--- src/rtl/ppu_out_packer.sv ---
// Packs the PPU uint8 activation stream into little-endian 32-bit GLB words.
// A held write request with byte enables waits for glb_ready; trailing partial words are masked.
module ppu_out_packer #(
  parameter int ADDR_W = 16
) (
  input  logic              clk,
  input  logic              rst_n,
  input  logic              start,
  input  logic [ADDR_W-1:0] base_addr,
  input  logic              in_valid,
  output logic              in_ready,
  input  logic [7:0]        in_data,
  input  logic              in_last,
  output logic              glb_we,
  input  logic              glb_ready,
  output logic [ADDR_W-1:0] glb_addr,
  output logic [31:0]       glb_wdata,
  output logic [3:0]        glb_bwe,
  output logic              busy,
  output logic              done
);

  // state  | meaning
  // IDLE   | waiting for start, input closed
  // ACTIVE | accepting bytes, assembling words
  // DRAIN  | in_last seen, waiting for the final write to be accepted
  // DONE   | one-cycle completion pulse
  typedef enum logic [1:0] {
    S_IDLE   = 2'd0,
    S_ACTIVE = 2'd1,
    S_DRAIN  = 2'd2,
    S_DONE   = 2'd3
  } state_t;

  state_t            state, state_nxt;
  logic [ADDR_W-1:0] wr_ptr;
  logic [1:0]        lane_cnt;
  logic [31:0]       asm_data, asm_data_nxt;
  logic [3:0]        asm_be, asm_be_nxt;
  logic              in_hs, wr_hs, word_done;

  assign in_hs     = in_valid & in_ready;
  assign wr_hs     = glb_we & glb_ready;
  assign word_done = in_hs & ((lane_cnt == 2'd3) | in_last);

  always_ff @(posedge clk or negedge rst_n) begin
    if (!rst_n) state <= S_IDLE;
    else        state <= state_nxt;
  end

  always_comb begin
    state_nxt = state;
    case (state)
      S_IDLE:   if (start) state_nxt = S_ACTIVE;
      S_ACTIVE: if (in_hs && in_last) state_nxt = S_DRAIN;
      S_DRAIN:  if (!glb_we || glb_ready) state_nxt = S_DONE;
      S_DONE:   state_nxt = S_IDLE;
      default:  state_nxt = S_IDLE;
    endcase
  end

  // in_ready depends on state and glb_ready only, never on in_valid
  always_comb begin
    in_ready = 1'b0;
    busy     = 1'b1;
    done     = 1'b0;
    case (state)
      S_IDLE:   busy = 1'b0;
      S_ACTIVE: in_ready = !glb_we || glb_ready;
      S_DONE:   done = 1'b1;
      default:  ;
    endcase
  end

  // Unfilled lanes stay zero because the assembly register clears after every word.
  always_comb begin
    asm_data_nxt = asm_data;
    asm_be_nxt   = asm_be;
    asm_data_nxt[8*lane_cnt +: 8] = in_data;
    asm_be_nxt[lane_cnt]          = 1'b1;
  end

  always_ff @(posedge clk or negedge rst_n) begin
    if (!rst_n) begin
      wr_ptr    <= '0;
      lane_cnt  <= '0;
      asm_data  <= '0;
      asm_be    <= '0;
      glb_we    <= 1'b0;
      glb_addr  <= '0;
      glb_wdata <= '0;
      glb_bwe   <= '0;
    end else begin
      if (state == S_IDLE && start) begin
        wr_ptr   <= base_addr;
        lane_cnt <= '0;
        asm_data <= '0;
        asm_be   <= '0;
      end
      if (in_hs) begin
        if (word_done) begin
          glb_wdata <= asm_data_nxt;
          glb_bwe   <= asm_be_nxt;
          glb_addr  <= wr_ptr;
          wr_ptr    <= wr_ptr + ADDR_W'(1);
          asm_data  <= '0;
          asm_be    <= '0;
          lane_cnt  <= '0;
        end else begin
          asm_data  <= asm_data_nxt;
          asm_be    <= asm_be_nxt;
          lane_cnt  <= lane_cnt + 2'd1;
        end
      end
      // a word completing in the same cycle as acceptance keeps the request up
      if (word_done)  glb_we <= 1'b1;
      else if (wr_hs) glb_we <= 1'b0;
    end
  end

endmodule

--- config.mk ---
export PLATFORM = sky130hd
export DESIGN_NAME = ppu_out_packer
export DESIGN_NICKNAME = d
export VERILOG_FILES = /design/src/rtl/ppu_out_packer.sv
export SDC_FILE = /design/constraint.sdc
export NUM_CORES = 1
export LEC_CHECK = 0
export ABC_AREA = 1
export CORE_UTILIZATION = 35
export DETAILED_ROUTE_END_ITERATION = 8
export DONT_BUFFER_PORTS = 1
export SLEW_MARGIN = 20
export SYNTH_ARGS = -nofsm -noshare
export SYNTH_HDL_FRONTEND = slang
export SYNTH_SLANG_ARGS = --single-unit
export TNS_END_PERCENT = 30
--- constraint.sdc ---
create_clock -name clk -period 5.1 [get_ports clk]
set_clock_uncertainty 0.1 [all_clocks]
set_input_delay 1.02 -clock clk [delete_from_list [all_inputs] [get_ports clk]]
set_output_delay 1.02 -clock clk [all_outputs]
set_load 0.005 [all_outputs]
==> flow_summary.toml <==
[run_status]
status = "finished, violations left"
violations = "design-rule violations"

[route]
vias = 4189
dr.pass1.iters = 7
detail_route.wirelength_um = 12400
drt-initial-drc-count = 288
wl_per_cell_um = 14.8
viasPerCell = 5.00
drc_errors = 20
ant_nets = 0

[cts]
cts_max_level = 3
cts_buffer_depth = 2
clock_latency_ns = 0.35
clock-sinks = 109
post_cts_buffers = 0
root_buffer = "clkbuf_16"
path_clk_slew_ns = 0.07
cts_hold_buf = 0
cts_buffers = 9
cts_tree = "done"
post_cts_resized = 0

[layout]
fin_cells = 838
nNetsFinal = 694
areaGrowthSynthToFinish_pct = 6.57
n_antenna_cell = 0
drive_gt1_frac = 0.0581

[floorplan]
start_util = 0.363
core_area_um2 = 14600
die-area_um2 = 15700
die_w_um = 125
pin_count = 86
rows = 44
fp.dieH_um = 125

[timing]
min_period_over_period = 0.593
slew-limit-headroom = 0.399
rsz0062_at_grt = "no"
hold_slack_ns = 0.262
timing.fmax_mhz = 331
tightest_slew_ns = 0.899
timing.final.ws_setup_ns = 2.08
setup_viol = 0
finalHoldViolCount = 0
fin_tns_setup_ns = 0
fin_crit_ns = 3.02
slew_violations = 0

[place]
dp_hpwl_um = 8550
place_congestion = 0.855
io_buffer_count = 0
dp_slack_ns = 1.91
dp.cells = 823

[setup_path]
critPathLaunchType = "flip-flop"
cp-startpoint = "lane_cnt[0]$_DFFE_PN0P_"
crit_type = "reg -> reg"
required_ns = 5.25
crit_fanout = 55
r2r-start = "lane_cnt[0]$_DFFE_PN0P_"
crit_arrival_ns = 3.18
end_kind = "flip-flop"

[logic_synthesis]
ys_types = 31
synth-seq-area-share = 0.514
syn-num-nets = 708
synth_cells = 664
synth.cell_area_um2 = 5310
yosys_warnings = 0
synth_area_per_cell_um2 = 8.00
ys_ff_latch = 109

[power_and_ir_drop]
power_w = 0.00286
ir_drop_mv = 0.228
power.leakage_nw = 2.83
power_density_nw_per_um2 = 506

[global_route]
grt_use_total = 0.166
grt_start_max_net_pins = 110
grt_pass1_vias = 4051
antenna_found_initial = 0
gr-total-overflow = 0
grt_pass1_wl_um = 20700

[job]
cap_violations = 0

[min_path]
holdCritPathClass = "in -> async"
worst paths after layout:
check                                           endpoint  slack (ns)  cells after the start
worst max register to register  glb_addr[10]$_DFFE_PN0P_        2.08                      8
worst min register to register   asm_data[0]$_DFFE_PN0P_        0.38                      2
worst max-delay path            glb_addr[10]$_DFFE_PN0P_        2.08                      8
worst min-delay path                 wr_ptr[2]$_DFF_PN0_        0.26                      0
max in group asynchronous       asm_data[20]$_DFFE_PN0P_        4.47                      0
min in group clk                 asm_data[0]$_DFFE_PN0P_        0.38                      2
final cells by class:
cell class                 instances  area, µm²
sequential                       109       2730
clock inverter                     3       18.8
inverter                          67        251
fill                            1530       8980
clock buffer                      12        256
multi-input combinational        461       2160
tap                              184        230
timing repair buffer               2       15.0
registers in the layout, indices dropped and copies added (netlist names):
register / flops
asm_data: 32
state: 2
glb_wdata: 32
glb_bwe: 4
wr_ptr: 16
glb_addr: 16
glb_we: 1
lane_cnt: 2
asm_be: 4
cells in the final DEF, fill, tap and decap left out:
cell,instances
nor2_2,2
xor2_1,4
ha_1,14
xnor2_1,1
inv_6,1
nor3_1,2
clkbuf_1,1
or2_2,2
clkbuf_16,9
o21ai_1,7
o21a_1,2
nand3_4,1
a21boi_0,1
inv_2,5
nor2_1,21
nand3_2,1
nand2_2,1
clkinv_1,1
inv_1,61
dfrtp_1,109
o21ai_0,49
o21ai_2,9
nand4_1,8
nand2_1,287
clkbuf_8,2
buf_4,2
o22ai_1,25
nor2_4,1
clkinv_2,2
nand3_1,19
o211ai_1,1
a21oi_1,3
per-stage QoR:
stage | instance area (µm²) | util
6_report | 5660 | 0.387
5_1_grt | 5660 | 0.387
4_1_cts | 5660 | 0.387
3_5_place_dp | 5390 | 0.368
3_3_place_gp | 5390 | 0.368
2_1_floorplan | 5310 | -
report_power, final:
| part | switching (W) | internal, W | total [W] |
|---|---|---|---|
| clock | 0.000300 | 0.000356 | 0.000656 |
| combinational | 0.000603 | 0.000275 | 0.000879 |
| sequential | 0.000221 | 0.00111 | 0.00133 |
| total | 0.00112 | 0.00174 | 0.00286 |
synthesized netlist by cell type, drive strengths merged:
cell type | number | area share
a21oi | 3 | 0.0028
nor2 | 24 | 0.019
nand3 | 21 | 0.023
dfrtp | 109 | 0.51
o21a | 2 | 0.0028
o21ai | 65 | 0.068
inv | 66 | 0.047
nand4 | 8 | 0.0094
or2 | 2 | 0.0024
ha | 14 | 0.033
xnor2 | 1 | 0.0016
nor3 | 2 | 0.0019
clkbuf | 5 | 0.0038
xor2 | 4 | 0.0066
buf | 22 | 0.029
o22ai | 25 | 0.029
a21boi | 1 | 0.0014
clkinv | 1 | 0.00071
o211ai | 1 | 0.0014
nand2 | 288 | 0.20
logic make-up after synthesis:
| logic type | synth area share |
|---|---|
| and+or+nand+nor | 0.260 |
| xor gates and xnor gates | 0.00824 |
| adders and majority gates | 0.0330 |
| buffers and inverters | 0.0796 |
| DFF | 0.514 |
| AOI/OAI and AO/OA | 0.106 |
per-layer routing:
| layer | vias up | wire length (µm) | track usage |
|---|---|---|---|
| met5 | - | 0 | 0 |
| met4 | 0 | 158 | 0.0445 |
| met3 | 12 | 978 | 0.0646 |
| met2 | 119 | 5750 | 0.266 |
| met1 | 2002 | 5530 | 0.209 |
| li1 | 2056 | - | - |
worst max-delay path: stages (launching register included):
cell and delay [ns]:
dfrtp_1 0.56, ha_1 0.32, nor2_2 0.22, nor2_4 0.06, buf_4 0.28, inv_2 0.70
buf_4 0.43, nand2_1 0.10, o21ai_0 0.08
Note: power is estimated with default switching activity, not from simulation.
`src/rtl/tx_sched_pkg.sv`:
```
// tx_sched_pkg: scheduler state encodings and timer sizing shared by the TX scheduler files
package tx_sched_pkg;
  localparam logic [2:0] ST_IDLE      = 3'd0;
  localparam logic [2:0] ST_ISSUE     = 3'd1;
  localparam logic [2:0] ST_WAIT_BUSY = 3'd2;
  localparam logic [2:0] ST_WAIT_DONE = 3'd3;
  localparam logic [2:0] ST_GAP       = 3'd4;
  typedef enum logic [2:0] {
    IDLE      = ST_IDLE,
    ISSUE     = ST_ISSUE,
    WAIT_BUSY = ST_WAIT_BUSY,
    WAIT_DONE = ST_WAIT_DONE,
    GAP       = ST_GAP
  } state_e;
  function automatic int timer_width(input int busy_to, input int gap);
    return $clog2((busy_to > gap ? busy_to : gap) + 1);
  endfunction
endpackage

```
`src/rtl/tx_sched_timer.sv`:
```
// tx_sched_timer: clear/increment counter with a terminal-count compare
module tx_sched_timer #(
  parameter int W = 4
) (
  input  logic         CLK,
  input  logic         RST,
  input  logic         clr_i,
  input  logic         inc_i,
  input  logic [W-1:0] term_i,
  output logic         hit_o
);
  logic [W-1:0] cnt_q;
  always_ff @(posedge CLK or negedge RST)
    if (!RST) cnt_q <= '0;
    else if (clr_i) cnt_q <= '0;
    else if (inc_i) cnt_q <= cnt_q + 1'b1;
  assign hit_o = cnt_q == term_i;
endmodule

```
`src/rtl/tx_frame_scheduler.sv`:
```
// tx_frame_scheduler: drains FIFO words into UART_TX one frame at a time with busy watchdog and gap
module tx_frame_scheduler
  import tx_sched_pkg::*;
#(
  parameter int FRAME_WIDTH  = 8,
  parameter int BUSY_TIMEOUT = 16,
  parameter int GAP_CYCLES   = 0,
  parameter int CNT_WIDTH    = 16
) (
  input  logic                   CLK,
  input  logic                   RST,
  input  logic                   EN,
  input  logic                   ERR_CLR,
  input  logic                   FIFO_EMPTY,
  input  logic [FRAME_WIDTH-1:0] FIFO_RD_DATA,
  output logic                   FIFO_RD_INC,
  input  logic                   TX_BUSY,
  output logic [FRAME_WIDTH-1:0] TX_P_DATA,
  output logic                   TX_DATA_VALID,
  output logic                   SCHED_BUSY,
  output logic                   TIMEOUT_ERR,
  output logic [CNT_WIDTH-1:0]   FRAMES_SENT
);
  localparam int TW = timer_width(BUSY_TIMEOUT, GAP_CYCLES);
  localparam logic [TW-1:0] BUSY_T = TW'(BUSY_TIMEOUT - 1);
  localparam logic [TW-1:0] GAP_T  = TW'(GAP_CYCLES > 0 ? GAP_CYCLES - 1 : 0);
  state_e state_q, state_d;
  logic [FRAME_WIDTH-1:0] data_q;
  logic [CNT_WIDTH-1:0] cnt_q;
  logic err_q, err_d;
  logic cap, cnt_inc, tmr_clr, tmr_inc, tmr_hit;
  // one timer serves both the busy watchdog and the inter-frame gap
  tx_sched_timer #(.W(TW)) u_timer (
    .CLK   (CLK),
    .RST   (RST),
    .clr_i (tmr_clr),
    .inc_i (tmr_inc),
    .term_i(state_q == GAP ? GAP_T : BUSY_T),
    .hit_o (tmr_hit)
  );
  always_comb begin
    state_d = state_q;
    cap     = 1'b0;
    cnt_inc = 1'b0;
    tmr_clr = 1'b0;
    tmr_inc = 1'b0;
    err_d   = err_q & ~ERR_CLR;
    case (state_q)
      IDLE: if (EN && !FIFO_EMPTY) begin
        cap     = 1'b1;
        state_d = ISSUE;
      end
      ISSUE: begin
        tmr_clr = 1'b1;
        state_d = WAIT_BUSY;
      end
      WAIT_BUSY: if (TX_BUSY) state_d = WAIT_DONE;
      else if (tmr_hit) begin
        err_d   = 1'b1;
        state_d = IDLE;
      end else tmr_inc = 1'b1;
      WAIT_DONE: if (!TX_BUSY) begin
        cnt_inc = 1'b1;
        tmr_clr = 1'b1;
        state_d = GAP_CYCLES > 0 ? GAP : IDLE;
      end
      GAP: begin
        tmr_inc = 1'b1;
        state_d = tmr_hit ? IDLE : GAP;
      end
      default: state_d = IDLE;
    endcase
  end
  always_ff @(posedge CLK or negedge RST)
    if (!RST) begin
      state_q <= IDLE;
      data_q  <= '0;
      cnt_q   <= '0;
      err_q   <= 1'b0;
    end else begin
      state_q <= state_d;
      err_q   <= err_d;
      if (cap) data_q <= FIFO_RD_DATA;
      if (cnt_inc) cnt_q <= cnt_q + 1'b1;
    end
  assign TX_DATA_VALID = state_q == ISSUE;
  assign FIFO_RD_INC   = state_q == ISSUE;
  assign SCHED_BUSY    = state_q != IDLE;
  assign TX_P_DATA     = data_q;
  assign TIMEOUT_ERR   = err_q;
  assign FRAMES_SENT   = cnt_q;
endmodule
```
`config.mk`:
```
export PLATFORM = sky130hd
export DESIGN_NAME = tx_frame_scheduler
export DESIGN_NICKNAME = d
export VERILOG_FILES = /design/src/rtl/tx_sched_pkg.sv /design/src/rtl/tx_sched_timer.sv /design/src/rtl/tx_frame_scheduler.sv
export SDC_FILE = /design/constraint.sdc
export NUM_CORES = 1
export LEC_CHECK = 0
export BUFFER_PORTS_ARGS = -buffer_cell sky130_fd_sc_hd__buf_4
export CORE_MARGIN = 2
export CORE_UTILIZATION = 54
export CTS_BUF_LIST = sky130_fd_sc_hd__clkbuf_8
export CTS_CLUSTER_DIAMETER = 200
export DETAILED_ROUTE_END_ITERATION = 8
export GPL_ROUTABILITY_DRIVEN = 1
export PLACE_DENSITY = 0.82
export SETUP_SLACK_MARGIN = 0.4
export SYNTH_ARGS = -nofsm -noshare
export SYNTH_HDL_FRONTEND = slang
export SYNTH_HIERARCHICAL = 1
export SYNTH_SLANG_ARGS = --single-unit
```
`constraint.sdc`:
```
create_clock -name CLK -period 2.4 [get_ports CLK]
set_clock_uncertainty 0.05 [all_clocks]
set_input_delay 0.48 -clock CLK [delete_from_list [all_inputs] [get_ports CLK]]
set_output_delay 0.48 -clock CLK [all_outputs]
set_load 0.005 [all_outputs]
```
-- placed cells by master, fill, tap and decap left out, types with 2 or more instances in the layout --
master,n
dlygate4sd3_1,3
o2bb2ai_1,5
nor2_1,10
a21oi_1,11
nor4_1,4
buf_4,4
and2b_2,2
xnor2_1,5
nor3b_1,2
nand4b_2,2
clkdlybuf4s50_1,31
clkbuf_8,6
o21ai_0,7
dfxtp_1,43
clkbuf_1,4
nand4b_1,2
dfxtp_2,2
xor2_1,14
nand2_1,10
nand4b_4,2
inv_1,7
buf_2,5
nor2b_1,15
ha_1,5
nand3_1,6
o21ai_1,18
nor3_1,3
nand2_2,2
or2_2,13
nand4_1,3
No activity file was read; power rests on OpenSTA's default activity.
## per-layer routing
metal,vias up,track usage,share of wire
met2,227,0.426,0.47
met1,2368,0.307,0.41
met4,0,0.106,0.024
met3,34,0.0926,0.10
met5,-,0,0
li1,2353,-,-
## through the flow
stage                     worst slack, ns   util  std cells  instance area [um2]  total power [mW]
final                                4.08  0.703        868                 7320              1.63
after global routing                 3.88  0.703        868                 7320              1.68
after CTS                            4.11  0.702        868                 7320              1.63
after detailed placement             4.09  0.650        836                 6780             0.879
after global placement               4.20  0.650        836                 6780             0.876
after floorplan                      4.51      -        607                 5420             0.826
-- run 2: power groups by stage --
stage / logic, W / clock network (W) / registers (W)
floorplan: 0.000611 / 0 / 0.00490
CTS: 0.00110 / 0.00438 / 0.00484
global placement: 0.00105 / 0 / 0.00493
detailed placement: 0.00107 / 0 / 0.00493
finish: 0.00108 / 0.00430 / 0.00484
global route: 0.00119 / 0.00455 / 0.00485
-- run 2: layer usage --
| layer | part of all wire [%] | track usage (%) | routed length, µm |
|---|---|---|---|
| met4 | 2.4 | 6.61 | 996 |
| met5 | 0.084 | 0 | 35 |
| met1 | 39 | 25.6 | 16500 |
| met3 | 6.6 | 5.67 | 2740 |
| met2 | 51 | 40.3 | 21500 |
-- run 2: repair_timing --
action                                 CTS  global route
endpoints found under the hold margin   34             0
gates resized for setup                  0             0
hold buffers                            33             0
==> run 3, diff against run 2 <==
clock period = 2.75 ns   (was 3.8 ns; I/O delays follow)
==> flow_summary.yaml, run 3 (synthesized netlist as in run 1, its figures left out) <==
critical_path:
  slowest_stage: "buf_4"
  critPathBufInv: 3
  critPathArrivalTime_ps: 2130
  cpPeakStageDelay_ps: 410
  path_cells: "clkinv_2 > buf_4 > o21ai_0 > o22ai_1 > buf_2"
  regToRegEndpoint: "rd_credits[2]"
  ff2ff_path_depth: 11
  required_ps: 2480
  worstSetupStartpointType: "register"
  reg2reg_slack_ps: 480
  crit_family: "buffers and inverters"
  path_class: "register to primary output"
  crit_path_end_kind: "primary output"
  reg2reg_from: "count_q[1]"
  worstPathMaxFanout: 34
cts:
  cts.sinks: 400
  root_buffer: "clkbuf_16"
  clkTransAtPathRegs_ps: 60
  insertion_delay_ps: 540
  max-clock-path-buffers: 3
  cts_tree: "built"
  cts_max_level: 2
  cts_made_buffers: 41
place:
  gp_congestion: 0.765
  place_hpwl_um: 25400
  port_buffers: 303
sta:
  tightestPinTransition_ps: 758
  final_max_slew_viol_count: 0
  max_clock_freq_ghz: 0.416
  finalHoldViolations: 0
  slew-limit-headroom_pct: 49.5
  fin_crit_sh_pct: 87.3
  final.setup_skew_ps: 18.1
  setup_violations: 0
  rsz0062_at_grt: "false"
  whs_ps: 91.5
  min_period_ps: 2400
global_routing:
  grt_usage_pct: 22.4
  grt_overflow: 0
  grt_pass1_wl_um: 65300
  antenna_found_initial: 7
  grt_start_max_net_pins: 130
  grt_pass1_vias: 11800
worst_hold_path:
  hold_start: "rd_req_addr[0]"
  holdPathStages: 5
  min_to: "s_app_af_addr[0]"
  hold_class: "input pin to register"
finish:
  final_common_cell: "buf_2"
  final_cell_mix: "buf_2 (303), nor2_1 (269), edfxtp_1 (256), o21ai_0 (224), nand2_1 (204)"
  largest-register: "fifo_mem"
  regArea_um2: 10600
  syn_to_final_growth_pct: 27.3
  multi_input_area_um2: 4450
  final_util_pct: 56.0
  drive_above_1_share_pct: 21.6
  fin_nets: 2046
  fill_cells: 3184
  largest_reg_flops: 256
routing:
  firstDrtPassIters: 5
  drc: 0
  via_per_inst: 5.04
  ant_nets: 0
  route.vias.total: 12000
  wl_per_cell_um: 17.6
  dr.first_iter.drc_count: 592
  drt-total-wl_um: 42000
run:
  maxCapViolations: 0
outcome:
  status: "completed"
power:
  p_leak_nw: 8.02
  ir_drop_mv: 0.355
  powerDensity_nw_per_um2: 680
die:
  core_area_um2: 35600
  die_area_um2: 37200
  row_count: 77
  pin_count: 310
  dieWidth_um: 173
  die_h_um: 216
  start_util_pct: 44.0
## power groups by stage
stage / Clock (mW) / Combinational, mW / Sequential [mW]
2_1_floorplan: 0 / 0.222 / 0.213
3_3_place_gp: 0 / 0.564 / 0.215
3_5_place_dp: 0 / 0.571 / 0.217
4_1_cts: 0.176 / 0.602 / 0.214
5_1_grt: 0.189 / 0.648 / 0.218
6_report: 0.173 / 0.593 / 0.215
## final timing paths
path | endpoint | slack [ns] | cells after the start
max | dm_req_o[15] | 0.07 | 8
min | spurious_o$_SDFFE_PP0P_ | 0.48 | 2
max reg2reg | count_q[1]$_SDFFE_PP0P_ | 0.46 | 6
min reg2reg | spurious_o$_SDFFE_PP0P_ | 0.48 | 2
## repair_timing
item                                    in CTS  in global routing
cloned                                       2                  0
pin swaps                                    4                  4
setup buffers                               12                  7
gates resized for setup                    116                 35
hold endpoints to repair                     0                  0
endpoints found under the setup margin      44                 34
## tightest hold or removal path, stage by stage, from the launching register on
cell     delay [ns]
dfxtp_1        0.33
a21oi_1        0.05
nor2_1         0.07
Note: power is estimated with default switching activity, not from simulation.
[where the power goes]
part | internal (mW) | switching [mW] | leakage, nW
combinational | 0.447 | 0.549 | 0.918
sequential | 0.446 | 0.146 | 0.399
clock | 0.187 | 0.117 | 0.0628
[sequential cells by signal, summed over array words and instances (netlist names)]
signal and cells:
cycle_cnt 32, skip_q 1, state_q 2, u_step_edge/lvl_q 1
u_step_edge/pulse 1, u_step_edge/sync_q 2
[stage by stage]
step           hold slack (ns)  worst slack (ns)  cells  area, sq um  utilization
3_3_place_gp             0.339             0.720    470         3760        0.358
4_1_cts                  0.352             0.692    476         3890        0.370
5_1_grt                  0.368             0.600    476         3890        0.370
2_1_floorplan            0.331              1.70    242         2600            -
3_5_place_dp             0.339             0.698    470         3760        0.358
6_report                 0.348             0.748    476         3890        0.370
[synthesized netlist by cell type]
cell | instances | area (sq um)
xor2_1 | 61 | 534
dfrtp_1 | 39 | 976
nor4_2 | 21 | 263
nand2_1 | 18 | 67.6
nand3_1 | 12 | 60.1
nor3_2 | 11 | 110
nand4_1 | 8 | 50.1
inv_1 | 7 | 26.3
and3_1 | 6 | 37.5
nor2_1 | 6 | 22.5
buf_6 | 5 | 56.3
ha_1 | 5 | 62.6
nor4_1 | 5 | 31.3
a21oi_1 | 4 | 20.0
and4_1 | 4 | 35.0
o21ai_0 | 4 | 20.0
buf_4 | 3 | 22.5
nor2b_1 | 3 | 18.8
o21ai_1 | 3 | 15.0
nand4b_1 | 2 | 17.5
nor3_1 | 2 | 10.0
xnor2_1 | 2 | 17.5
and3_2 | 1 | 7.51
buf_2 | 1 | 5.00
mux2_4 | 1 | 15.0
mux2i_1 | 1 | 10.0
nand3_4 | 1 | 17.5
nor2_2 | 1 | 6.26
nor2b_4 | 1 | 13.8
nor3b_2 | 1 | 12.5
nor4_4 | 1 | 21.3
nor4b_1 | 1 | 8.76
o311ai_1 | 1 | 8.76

====

For the word "under", show every line of the entries that holds it.

§ **Solved exercise**
endpoints found under the hold margin   34             0
endpoints found under the setup margin      44                 34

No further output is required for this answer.